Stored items
▶

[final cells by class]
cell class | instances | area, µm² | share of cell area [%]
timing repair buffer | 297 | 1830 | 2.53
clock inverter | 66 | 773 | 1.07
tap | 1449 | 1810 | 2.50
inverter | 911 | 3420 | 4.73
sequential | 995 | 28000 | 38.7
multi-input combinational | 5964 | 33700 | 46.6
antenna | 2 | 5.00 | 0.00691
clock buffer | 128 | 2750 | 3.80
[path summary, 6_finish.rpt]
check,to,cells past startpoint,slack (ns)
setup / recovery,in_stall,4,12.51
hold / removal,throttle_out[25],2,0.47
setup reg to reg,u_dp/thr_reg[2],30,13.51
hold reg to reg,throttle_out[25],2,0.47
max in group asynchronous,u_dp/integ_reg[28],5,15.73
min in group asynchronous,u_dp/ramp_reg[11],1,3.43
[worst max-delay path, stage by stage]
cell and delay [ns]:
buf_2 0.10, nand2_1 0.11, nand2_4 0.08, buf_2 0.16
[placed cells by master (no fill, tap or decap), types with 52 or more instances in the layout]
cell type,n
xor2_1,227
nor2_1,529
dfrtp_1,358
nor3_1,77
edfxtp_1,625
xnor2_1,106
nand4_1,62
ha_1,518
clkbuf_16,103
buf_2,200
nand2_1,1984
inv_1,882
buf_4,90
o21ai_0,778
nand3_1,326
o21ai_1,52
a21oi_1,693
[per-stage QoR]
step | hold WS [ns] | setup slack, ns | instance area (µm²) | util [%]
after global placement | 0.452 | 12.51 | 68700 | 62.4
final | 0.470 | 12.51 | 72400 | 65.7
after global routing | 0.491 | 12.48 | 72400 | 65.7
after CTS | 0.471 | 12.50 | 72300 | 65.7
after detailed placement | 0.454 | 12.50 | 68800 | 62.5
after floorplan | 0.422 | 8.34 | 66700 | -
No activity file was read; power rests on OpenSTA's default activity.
`src/hdl/dedup_fifo_queue_macros.svh`:
```
// Assertion macros shared by the dedup FIFO queue RTL.
`ifndef DEDUP_FIFO_QUEUE_MACROS_SVH
`define DEDUP_FIFO_QUEUE_MACROS_SVH
`ifndef ASSERT_OFF
// Property must hold at every clock edge outside reset
`define DFQ_ASSERT(lbl, prop, msg) \
    lbl: assert property (@(posedge clk) disable iff (!rst_n) prop) else $error(msg);
// Condition must never be true outside reset
`define DFQ_ASSERT_NEVER(lbl, cond, msg) \
    lbl: assert property (@(posedge clk) disable iff (!rst_n) !(cond)) else $error(msg);
`else
`define DFQ_ASSERT(lbl, prop, msg)
`define DFQ_ASSERT_NEVER(lbl, cond, msg)
`endif
`endif

```
`src/hdl/dfq_pkg.sv`:
```
// Shared types and constants for the dedup FIFO queue.
`timescale 1ns / 1ps
package dfq_pkg;

    // Default geometry
    localparam int DEPTH_DEFAULT   = 16;
    localparam int ID_BITS_DEFAULT = 32;

    // Capacity register
    localparam int               CAP_BITS  = 5;
    localparam logic [CAP_BITS-1:0] CAP_RESET = 5'd16;

    // Operation codes (code three is ignored)
    typedef enum logic [1:0] {
        OP_PUSH   = 2'd0,
        OP_POP    = 2'd1,
        OP_LOOKUP = 2'd2
    } op_t;

    // Result status codes
    typedef enum logic [1:0] {
        ST_OK    = 2'd0,
        ST_FULL  = 2'd1,
        ST_DUP   = 2'd2,
        ST_EMPTY = 2'd3
    } status_t;

endpackage

```
`src/hdl/dedup_fifo_queue.sv`:
```
// Top level of the dedup FIFO queue: sequencer plus identifier storage.
`timescale 1ns / 1ps
// Bounded FIFO of call identifiers that refuses duplicates. Operations: push
// (status full once occupancy reaches capacity_limit, clamped to DEPTH; else
// duplicate if queued; else appended), pop (oldest identifier or empty) and
// lookup (found flag). One operation is in flight at a time. A push or lookup
// scans the stored entries from the head, at most entry_count (DEPTH worst
// case; the scan stops early at the first matching entry), then finishes; a
// pop reads the head entry, then finishes; a full push, empty pop or unused
// operation code finishes at once. The scan length is set by the single read
// port of the identifier memory, which returns one stored entry per cycle. A
// finished result sits in an output register, so a stalled result channel only
// holds the block once the next result is ready. cfg_ready is always high;
// write capacity_limit only while the block is idle.
module dedup_fifo_queue
    import dfq_pkg::*;
#(
    parameter int DEPTH   = DEPTH_DEFAULT,
    parameter int ID_BITS = ID_BITS_DEFAULT,
    localparam int ADDR_BITS = $clog2(DEPTH),
    localparam int CNT_BITS  = $clog2(DEPTH + 1)
)
(
    input  logic                clk,
    input  logic                rst_n,
    input  logic                in_valid,
    output logic                in_ready,
    input  logic [1:0]          operation,
    input  logic [ID_BITS-1:0]  call_id,
    output logic                out_valid,
    input  logic                out_ready,
    output logic [1:0]          status,
    output logic                found,
    output logic [ID_BITS-1:0]  popped_id,
    output logic [CNT_BITS-1:0] occupancy,
    input  logic                cfg_valid,
    output logic                cfg_ready,
    input  logic [CAP_BITS-1:0] cfg_data
);

    logic                 wr_en;
    logic [ADDR_BITS-1:0] wr_addr;
    logic [ID_BITS-1:0]   wr_data;
    logic                 rd_en;
    logic [ADDR_BITS-1:0] rd_addr;
    logic [ID_BITS-1:0]   rd_data;

    // Sequencer
    dfq_ctrl #(
        .DEPTH   (DEPTH),
        .ID_BITS (ID_BITS)
    ) u_ctrl (
        .clk       (clk),
        .rst_n     (rst_n),
        .in_valid  (in_valid),
        .in_ready  (in_ready),
        .operation (operation),
        .call_id   (call_id),
        .out_valid (out_valid),
        .out_ready (out_ready),
        .status    (status),
        .found     (found),
        .popped_id (popped_id),
        .occupancy (occupancy),
        .cfg_valid (cfg_valid),
        .cfg_ready (cfg_ready),
        .cfg_data  (cfg_data),
        .wr_en     (wr_en),
        .wr_addr   (wr_addr),
        .wr_data   (wr_data),
        .rd_en     (rd_en),
        .rd_addr   (rd_addr),
        .rd_data   (rd_data)
    );

    // Identifier ring
    dfq_store #(
        .DEPTH   (DEPTH),
        .ID_BITS (ID_BITS)
    ) u_store (
        .clk     (clk),
        .wr_en   (wr_en),
        .wr_addr (wr_addr),
        .wr_data (wr_data),
        .rd_en   (rd_en),
        .rd_addr (rd_addr),
        .rd_data (rd_data)
    );

endmodule

```
`src/hdl/dfq_store.sv`:
```
// Identifier ring storage: one write port, one read port, registered read data.
`timescale 1ns / 1ps
module dfq_store
    import dfq_pkg::*;
#(
    parameter int DEPTH   = DEPTH_DEFAULT,
    parameter int ID_BITS = ID_BITS_DEFAULT,
    localparam int ADDR_BITS = $clog2(DEPTH)
)
(
    input  logic                 clk,
    input  logic                 wr_en,
    input  logic [ADDR_BITS-1:0] wr_addr,
    input  logic [ID_BITS-1:0]   wr_data,
    input  logic                 rd_en,
    input  logic [ADDR_BITS-1:0] rd_addr,
    output logic [ID_BITS-1:0]   rd_data
);

    logic [ID_BITS-1:0] mem [DEPTH];

    // Synchronous write and read; read data holds between reads
    always_ff @(posedge clk)
    begin
        if (wr_en)
        begin
            mem[wr_addr] <= wr_data;
        end
        if (rd_en)
        begin
            rd_data <= mem[rd_addr];
        end
    end

endmodule

```
`src/hdl/dfq_ctrl.sv`:
```
// Queue sequencer: ring pointers, duplicate scan, result register and capacity.
`timescale 1ns / 1ps
`include "dedup_fifo_queue_macros.svh"
module dfq_ctrl
    import dfq_pkg::*;
#(
    parameter int DEPTH   = DEPTH_DEFAULT,
    parameter int ID_BITS = ID_BITS_DEFAULT,
    localparam int ADDR_BITS = $clog2(DEPTH),
    localparam int CNT_BITS  = $clog2(DEPTH + 1)
)
(
    input  logic                 clk,
    input  logic                 rst_n,
    // input channel
    input  logic                 in_valid,
    output logic                 in_ready,
    input  logic [1:0]           operation,
    input  logic [ID_BITS-1:0]   call_id,
    // result channel
    output logic                 out_valid,
    input  logic                 out_ready,
    output logic [1:0]           status,
    output logic                 found,
    output logic [ID_BITS-1:0]   popped_id,
    output logic [CNT_BITS-1:0]  occupancy,
    // configuration channel
    input  logic                 cfg_valid,
    output logic                 cfg_ready,
    input  logic [CAP_BITS-1:0]  cfg_data,
    // storage ports
    output logic                 wr_en,
    output logic [ADDR_BITS-1:0] wr_addr,
    output logic [ID_BITS-1:0]   wr_data,
    output logic                 rd_en,
    output logic [ADDR_BITS-1:0] rd_addr,
    input  logic [ID_BITS-1:0]   rd_data
);

    localparam int CMP_BITS = (CNT_BITS > CAP_BITS) ? CNT_BITS : CAP_BITS;

    typedef enum logic [3:0] {
        S_IDLE   = 4'b0001,
        S_SCAN   = 4'b0010,
        S_POP_RD = 4'b0100,
        S_FINISH = 4'b1000
    } state_t;

    function automatic logic [ADDR_BITS-1:0] ring_next(input logic [ADDR_BITS-1:0] p);
        ring_next = (p == ADDR_BITS'(DEPTH - 1)) ? '0 : p + 1'b1;
    endfunction

    state_t                state_reg, state_next;
    logic [1:0]            op_reg, op_next;
    logic [ID_BITS-1:0]    id_reg, id_next;
    logic [ADDR_BITS-1:0]  pos_reg, pos_next;
    logic [CNT_BITS-1:0]   n_reg, n_next;
    logic                  pend_reg, pend_next;
    logic                  hit_reg, hit_next;
    logic [ADDR_BITS-1:0]  head_reg, head_next;
    logic [ADDR_BITS-1:0]  tail_reg, tail_next;
    logic [CNT_BITS-1:0]   count_reg, count_next;
    logic [CAP_BITS-1:0]   cap_reg;
    logic                  out_valid_reg, out_valid_next;
    logic [1:0]            status_reg, status_next;
    logic                  found_reg, found_next;
    logic [ID_BITS-1:0]    popped_reg, popped_next;
    logic [CNT_BITS-1:0]   occ_reg, occ_next;

    logic full;
    logic match;
    logic issue;
    logic load;

    assign in_ready  = (state_reg == S_IDLE);
    assign cfg_ready = 1'b1;

    assign out_valid = out_valid_reg;
    assign status    = status_reg;
    assign found     = found_reg;
    assign popped_id = popped_reg;
    assign occupancy = occ_reg;

    // Full once count reaches capacity, clamped to the ring depth
    assign full = (CMP_BITS'(count_reg) >= CMP_BITS'(cap_reg))
                  || (count_reg == CNT_BITS'(DEPTH));

    // Scan pipeline: compare returning entry, issue next read if needed
    assign match = pend_reg && (rd_data == id_reg);
    assign issue = (state_reg == S_SCAN) && !match && (n_reg != count_reg);

    // Result register free or draining this cycle
    assign load = (state_reg == S_FINISH) && (!out_valid_reg || out_ready);

    // Storage access
    assign rd_en   = issue || (state_reg == S_POP_RD);
    assign rd_addr = (state_reg == S_POP_RD) ? head_reg : pos_reg;
    assign wr_en   = load && (op_reg == OP_PUSH) && !full && !hit_reg;
    assign wr_addr = tail_reg;
    assign wr_data = id_reg;

    // Next-state logic
    always_comb
    begin
        state_next     = state_reg;
        op_next        = op_reg;
        id_next        = id_reg;
        pos_next       = pos_reg;
        n_next         = n_reg;
        pend_next      = pend_reg;
        hit_next       = hit_reg;
        head_next      = head_reg;
        tail_next      = tail_reg;
        count_next     = count_reg;
        out_valid_next = out_valid_reg && !out_ready;
        status_next    = status_reg;
        found_next     = found_reg;
        popped_next    = popped_reg;
        occ_next       = occ_reg;

        case (state_reg)
            S_IDLE:
            begin
                if (in_valid)
                begin
                    op_next   = operation;
                    id_next   = call_id;
                    pos_next  = head_reg;
                    n_next    = '0;
                    pend_next = 1'b0;
                    hit_next  = 1'b0;
                    if (operation == OP_PUSH && full)
                    begin
                        state_next = S_FINISH;
                    end
                    else if (operation inside {OP_PUSH, OP_LOOKUP})
                    begin
                        state_next = S_SCAN;
                    end
                    else if (operation == OP_POP && count_reg != '0)
                    begin
                        state_next = S_POP_RD;
                    end
                    else
                    begin
                        state_next = S_FINISH;
                    end
                end
            end

            S_SCAN:
            begin
                hit_next  = hit_reg || match;
                pend_next = issue;
                if (issue)
                begin
                    pos_next = ring_next(pos_reg);
                    n_next   = n_reg + 1'b1;
                end
                else
                begin
                    state_next = S_FINISH;
                end
            end

            S_POP_RD:
            begin
                state_next = S_FINISH;
            end

            S_FINISH:
            begin
                if (load)
                begin
                    out_valid_next = 1'b1;
                    status_next    = ST_OK;
                    found_next     = 1'b0;
                    popped_next    = '0;
                    case (op_reg)
                        OP_PUSH:
                        begin
                            if (full)
                            begin
                                status_next = ST_FULL;
                            end
                            else if (hit_reg)
                            begin
                                status_next = ST_DUP;
                            end
                            else
                            begin
                                tail_next  = ring_next(tail_reg);
                                count_next = count_reg + 1'b1;
                            end
                        end
                        OP_POP:
                        begin
                            if (count_reg == '0)
                            begin
                                status_next = ST_EMPTY;
                            end
                            else
                            begin
                                popped_next = rd_data;
                                head_next   = ring_next(head_reg);
                                count_next  = count_reg - 1'b1;
                            end
                        end
                        OP_LOOKUP:
                        begin
                            found_next = hit_reg;
                        end
                        default:
                        begin
                            status_next = ST_OK;
                        end
                    endcase
                    occ_next   = count_next;
                    state_next = S_IDLE;
                end
            end

            default:
            begin
                state_next = S_IDLE;
            end
        endcase
    end

    // Control registers
    always_ff @(posedge clk or negedge rst_n)
    begin
        if (!rst_n)
        begin
            state_reg     <= S_IDLE;
            pend_reg      <= 1'b0;
            head_reg      <= '0;
            tail_reg      <= '0;
            count_reg     <= '0;
            cap_reg       <= CAP_RESET;
            out_valid_reg <= 1'b0;
        end
        else
        begin
            state_reg     <= state_next;
            pend_reg      <= pend_next;
            head_reg      <= head_next;
            tail_reg      <= tail_next;
            count_reg     <= count_next;
            out_valid_reg <= out_valid_next;
            if (cfg_valid)
            begin
                cap_reg <= cfg_data;
            end
        end
    end

    // Payload registers
    always_ff @(posedge clk)
    begin
        op_reg     <= op_next;
        id_reg     <= id_next;
        pos_reg    <= pos_next;
        n_reg      <= n_next;
        hit_reg    <= hit_next;
        status_reg <= status_next;
        found_reg  <= found_next;
        popped_reg <= popped_next;
        occ_reg    <= occ_next;
    end

    // Checks
    `DFQ_ASSERT_NEVER(a_count_bound, count_reg > CNT_BITS'(DEPTH), "entry count above depth")
    `DFQ_ASSERT_NEVER(a_rd_wr_overlap, rd_en && wr_en, "read and write in the same cycle")
    `DFQ_ASSERT(a_count_at_finish, (count_reg != $past(count_reg)) |-> ($past(state_reg) == S_FINISH), "count moved outside finish")
    `DFQ_ASSERT(a_pend_in_scan, pend_reg |-> (state_reg == S_SCAN), "read pending outside scan")

endmodule
```
==> src/sv/tlc_pkg.sv <==
// tlc_pkg: shared types, constants and the arctangent table of the trajectory limit checker
`default_nettype none
package tlc_pkg;

  localparam int CORDIC_STEPS = 16;
  localparam int ITER_W       = $clog2(CORDIC_STEPS);
  localparam int ATAN_IDX_W   = 5;
  localparam int X_W          = 28;
  localparam int ACC_W        = 21;
  localparam int HEAD_W       = 17;
  localparam int MAG_W        = 17;
  localparam int SPROD_W      = 30;
  localparam int STEER_W      = 22;
  localparam int DS_W         = 23;
  localparam int MPROD_W      = 44;
  localparam int RHS_W        = 48;
  localparam int LV_W         = 37;
  localparam int LS_W         = 43;
  localparam int ADDR_W       = 5;

  localparam logic signed [ACC_W-1:0] PI_Q16   = ACC_W'(205887);
  localparam logic [15:0]             GAIN_Q16 = 16'd39797;
  localparam logic [19:0]             US_PER_S = 20'd1000000;
  localparam logic [MAG_W-1:0]        MAG_MAX  = {MAG_W{1'b1}};

  localparam logic [2:0] REG_SPEED_LIMIT = 3'd0;
  localparam logic [2:0] REG_ACCEL_LIMIT = 3'd1;
  localparam logic [2:0] REG_DECEL_LIMIT = 3'd2;
  localparam logic [2:0] REG_STEER_LIMIT = 3'd3;
  localparam logic [2:0] REG_STEER_RATE  = 3'd4;
  localparam logic [2:0] REG_WHEEL_BASE  = 3'd5;

  typedef enum logic [3:0] {
    ST_IDLE, ST_CORDIC, ST_MAG, ST_STEER, ST_DIFF, ST_PREP, ST_MUL, ST_CMP, ST_EMIT
  } state_t;

  typedef struct packed {
    logic [15:0] speed_limit;
    logic [15:0] accel_limit;
    logic [15:0] decel_limit;
    logic [15:0] steer_limit;
    logic [15:0] steer_rate_limit;
    logic [11:0] wheel_base;
  } cfg_t;

  typedef struct packed {
    logic              load;
    logic              step;
    logic              mag;
    logic              steer;
    logic              diff;
    logic              prep;
    logic              mul;
    logic              cmp;
    logic              clear;
    logic [ITER_W-1:0] iter;
  } cmd_t;

  typedef struct packed {
    logic feasible;
  } status_t;

  function automatic logic signed [ACC_W-1:0] atan_q16(input logic [ATAN_IDX_W-1:0] idx);
    logic signed [ACC_W-1:0] v;
    unique case (idx)
      5'd0:    v = ACC_W'(51472);
      5'd1:    v = ACC_W'(30386);
      5'd2:    v = ACC_W'(16055);
      5'd3:    v = ACC_W'(8150);
      5'd4:    v = ACC_W'(4091);
      5'd5:    v = ACC_W'(2047);
      5'd6:    v = ACC_W'(1024);
      5'd7:    v = ACC_W'(512);
      5'd8:    v = ACC_W'(256);
      5'd9:    v = ACC_W'(128);
      5'd10:   v = ACC_W'(64);
      5'd11:   v = ACC_W'(32);
      5'd12:   v = ACC_W'(16);
      5'd13:   v = ACC_W'(8);
      5'd14:   v = ACC_W'(4);
      5'd15:   v = ACC_W'(2);
      5'd16:   v = ACC_W'(1);
      default: v = '0;
    endcase
    return v;
  endfunction

endpackage
`default_nettype wire

==> src/sv/tlc_ctrl.sv <==
// tlc_ctrl: sequencer that steps one point through cordic, scaling and limit checks
`default_nettype none
module tlc_ctrl (
  input  wire                clk,
  input  wire                rst_n,
  input  wire                in_valid,
  output logic               in_ready,
  input  wire                in_last_point,
  output logic               out_valid,
  input  wire                out_ready,
  output logic               out_feasible,
  output tlc_pkg::cmd_t      cmd,
  input  tlc_pkg::status_t   status
);
  import tlc_pkg::*;

  state_t            state_r, state_nxt;
  logic [ITER_W-1:0] iter_r, iter_nxt;
  logic              last_r, last_nxt;
  logic              out_valid_r, out_valid_nxt;
  logic              out_feasible_r, out_feasible_nxt;
  logic              accept;

  assign in_ready     = (state_r == ST_IDLE);
  assign accept       = in_valid && in_ready;
  assign out_valid    = out_valid_r;
  assign out_feasible = out_feasible_r;

  always_comb begin
    state_nxt        = state_r;
    iter_nxt         = iter_r;
    last_nxt         = last_r;
    out_valid_nxt    = out_valid_r;
    out_feasible_nxt = out_feasible_r;
    cmd              = '0;
    cmd.iter         = iter_r;
    if (out_valid_r && out_ready) begin
      out_valid_nxt = 1'b0;
    end
    unique case (state_r)
      ST_IDLE: begin
        if (accept) begin
          cmd.load  = 1'b1;
          last_nxt  = in_last_point;
          iter_nxt  = '0;
          state_nxt = ST_CORDIC;
        end
      end
      ST_CORDIC: begin
        cmd.step = 1'b1;
        iter_nxt = iter_r + 1'b1;
        if (iter_r == ITER_W'(CORDIC_STEPS - 1)) begin
          state_nxt = ST_MAG;
        end
      end
      ST_MAG: begin
        cmd.mag   = 1'b1;
        state_nxt = ST_STEER;
      end
      ST_STEER: begin
        cmd.steer = 1'b1;
        state_nxt = ST_DIFF;
      end
      ST_DIFF: begin
        cmd.diff  = 1'b1;
        state_nxt = ST_PREP;
      end
      ST_PREP: begin
        cmd.prep  = 1'b1;
        state_nxt = ST_MUL;
      end
      ST_MUL: begin
        cmd.mul   = 1'b1;
        state_nxt = ST_CMP;
      end
      ST_CMP: begin
        cmd.cmp   = 1'b1;
        state_nxt = last_r ? ST_EMIT : ST_IDLE;
      end
      ST_EMIT: begin
        if (!out_valid_r || out_ready) begin
          out_valid_nxt    = 1'b1;
          out_feasible_nxt = status.feasible;
          cmd.clear        = 1'b1;
          state_nxt        = ST_IDLE;
        end
      end
      default: state_nxt = ST_IDLE;
    endcase
  end

  always_ff @(posedge clk) begin
    if (!rst_n) begin
      state_r     <= ST_IDLE;
      iter_r      <= '0;
      last_r      <= 1'b0;
      out_valid_r <= 1'b0;
    end else begin
      state_r     <= state_nxt;
      iter_r      <= iter_nxt;
      last_r      <= last_nxt;
      out_valid_r <= out_valid_nxt;
    end
  end

  always_ff @(posedge clk) begin
    out_feasible_r <= out_feasible_nxt;
  end

endmodule
`default_nettype wire
--- src/sv/tlc_pkg.sv ---
// tlc_pkg: shared types, constants and the arctangent table of the trajectory limit checker
`default_nettype none
package tlc_pkg;

  localparam int CORDIC_STEPS = 16;
  localparam int ITER_W       = $clog2(CORDIC_STEPS);
  localparam int ATAN_IDX_W   = 5;
  localparam int X_W          = 28;
  localparam int ACC_W        = 21;
  localparam int HEAD_W       = 17;
  localparam int MAG_W        = 17;
  localparam int SPROD_W      = 30;
  localparam int STEER_W      = 22;
  localparam int DS_W         = 23;
  localparam int MPROD_W      = 44;
  localparam int RHS_W        = 48;
  localparam int LV_W         = 37;
  localparam int LS_W         = 43;
  localparam int ADDR_W       = 5;

  localparam logic signed [ACC_W-1:0] PI_Q16   = ACC_W'(205887);
  localparam logic [15:0]             GAIN_Q16 = 16'd39797;
  localparam logic [19:0]             US_PER_S = 20'd1000000;
  localparam logic [MAG_W-1:0]        MAG_MAX  = {MAG_W{1'b1}};

  localparam logic [2:0] REG_SPEED_LIMIT = 3'd0;
  localparam logic [2:0] REG_ACCEL_LIMIT = 3'd1;
  localparam logic [2:0] REG_DECEL_LIMIT = 3'd2;
  localparam logic [2:0] REG_STEER_LIMIT = 3'd3;
  localparam logic [2:0] REG_STEER_RATE  = 3'd4;
  localparam logic [2:0] REG_WHEEL_BASE  = 3'd5;

  typedef enum logic [3:0] {
    ST_IDLE, ST_CORDIC, ST_MAG, ST_STEER, ST_DIFF, ST_PREP, ST_MUL, ST_CMP, ST_EMIT
  } state_t;

  typedef struct packed {
    logic [15:0] speed_limit;
    logic [15:0] accel_limit;
    logic [15:0] decel_limit;
    logic [15:0] steer_limit;
    logic [15:0] steer_rate_limit;
    logic [11:0] wheel_base;
  } cfg_t;

  typedef struct packed {
    logic              load;
    logic              step;
    logic              mag;
    logic              steer;
    logic              diff;
    logic              prep;
    logic              mul;
    logic              cmp;
    logic              clear;
    logic [ITER_W-1:0] iter;
  } cmd_t;

  typedef struct packed {
    logic feasible;
  } status_t;

  function automatic logic signed [ACC_W-1:0] atan_q16(input logic [ATAN_IDX_W-1:0] idx);
    logic signed [ACC_W-1:0] v;
    unique case (idx)
      5'd0:    v = ACC_W'(51472);
      5'd1:    v = ACC_W'(30386);
      5'd2:    v = ACC_W'(16055);
      5'd3:    v = ACC_W'(8150);
      5'd4:    v = ACC_W'(4091);
      5'd5:    v = ACC_W'(2047);
      5'd6:    v = ACC_W'(1024);
      5'd7:    v = ACC_W'(512);
      5'd8:    v = ACC_W'(256);
      5'd9:    v = ACC_W'(128);
      5'd10:   v = ACC_W'(64);
      5'd11:   v = ACC_W'(32);
      5'd12:   v = ACC_W'(16);
      5'd13:   v = ACC_W'(8);
      5'd14:   v = ACC_W'(4);
      5'd15:   v = ACC_W'(2);
      5'd16:   v = ACC_W'(1);
      default: v = '0;
    endcase
    return v;
  endfunction

endpackage
`default_nettype wire

--- src/sv/tlc_regs.sv ---
// tlc_regs: configuration register file behind the apb-style port
`default_nettype none
module tlc_regs (
  input  wire                        clk,
  input  wire                        rst_n,
  input  wire                        cfg_psel,
  input  wire                        cfg_penable,
  input  wire                        cfg_pwrite,
  input  wire [tlc_pkg::ADDR_W-1:0]  cfg_paddr,
  input  wire [31:0]                 cfg_pwdata,
  output logic [31:0]                cfg_prdata,
  output logic                       cfg_pready,
  output tlc_pkg::cfg_t              cfg
);
  import tlc_pkg::*;

  cfg_t       cfg_r, cfg_nxt;
  logic       wr_en;
  logic [2:0] idx;

  assign idx        = cfg_paddr[4:2];
  assign wr_en      = cfg_psel && cfg_penable && cfg_pwrite;
  assign cfg_pready = 1'b1;
  assign cfg        = cfg_r;

  always_comb begin
    cfg_nxt = cfg_r;
    if (wr_en) begin
      unique case (idx)
        REG_SPEED_LIMIT: cfg_nxt.speed_limit      = cfg_pwdata[15:0];
        REG_ACCEL_LIMIT: cfg_nxt.accel_limit      = cfg_pwdata[15:0];
        REG_DECEL_LIMIT: cfg_nxt.decel_limit      = cfg_pwdata[15:0];
        REG_STEER_LIMIT: cfg_nxt.steer_limit      = cfg_pwdata[15:0];
        REG_STEER_RATE:  cfg_nxt.steer_rate_limit = cfg_pwdata[15:0];
        REG_WHEEL_BASE:  cfg_nxt.wheel_base       = cfg_pwdata[11:0];
        default: ;
      endcase
    end
  end

  always_comb begin
    unique case (idx)
      REG_SPEED_LIMIT: cfg_prdata = {16'd0, cfg_r.speed_limit};
      REG_ACCEL_LIMIT: cfg_prdata = {16'd0, cfg_r.accel_limit};
      REG_DECEL_LIMIT: cfg_prdata = {16'd0, cfg_r.decel_limit};
      REG_STEER_LIMIT: cfg_prdata = {16'd0, cfg_r.steer_limit};
      REG_STEER_RATE:  cfg_prdata = {16'd0, cfg_r.steer_rate_limit};
      REG_WHEEL_BASE:  cfg_prdata = {20'd0, cfg_r.wheel_base};
      default:         cfg_prdata = '0;
    endcase
  end

  always_ff @(posedge clk) begin
    if (!rst_n) begin
      cfg_r.speed_limit      <= 16'hFFFF;
      cfg_r.accel_limit      <= 16'hFFFF;
      cfg_r.decel_limit      <= 16'hFFFF;
      cfg_r.steer_limit      <= 16'hFFFF;
      cfg_r.steer_rate_limit <= 16'hFFFF;
      cfg_r.wheel_base       <= '0;
    end else begin
      cfg_r <= cfg_nxt;
    end
  end

endmodule
`default_nettype wire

◀

> [Exercise details]: Give again exactly, and only, the lines above starting at the one with "if (!out_valid_r || out_ready) begin" and ending at the one with "default: state_nxt = ST_IDLE;".

> [Solution]:
        if (!out_valid_r || out_ready) begin
          out_valid_nxt    = 1'b1;
          out_feasible_nxt = status.feasible;
          cmd.clear        = 1'b1;
          state_nxt        = ST_IDLE;
        end
      end
      default: state_nxt = ST_IDLE;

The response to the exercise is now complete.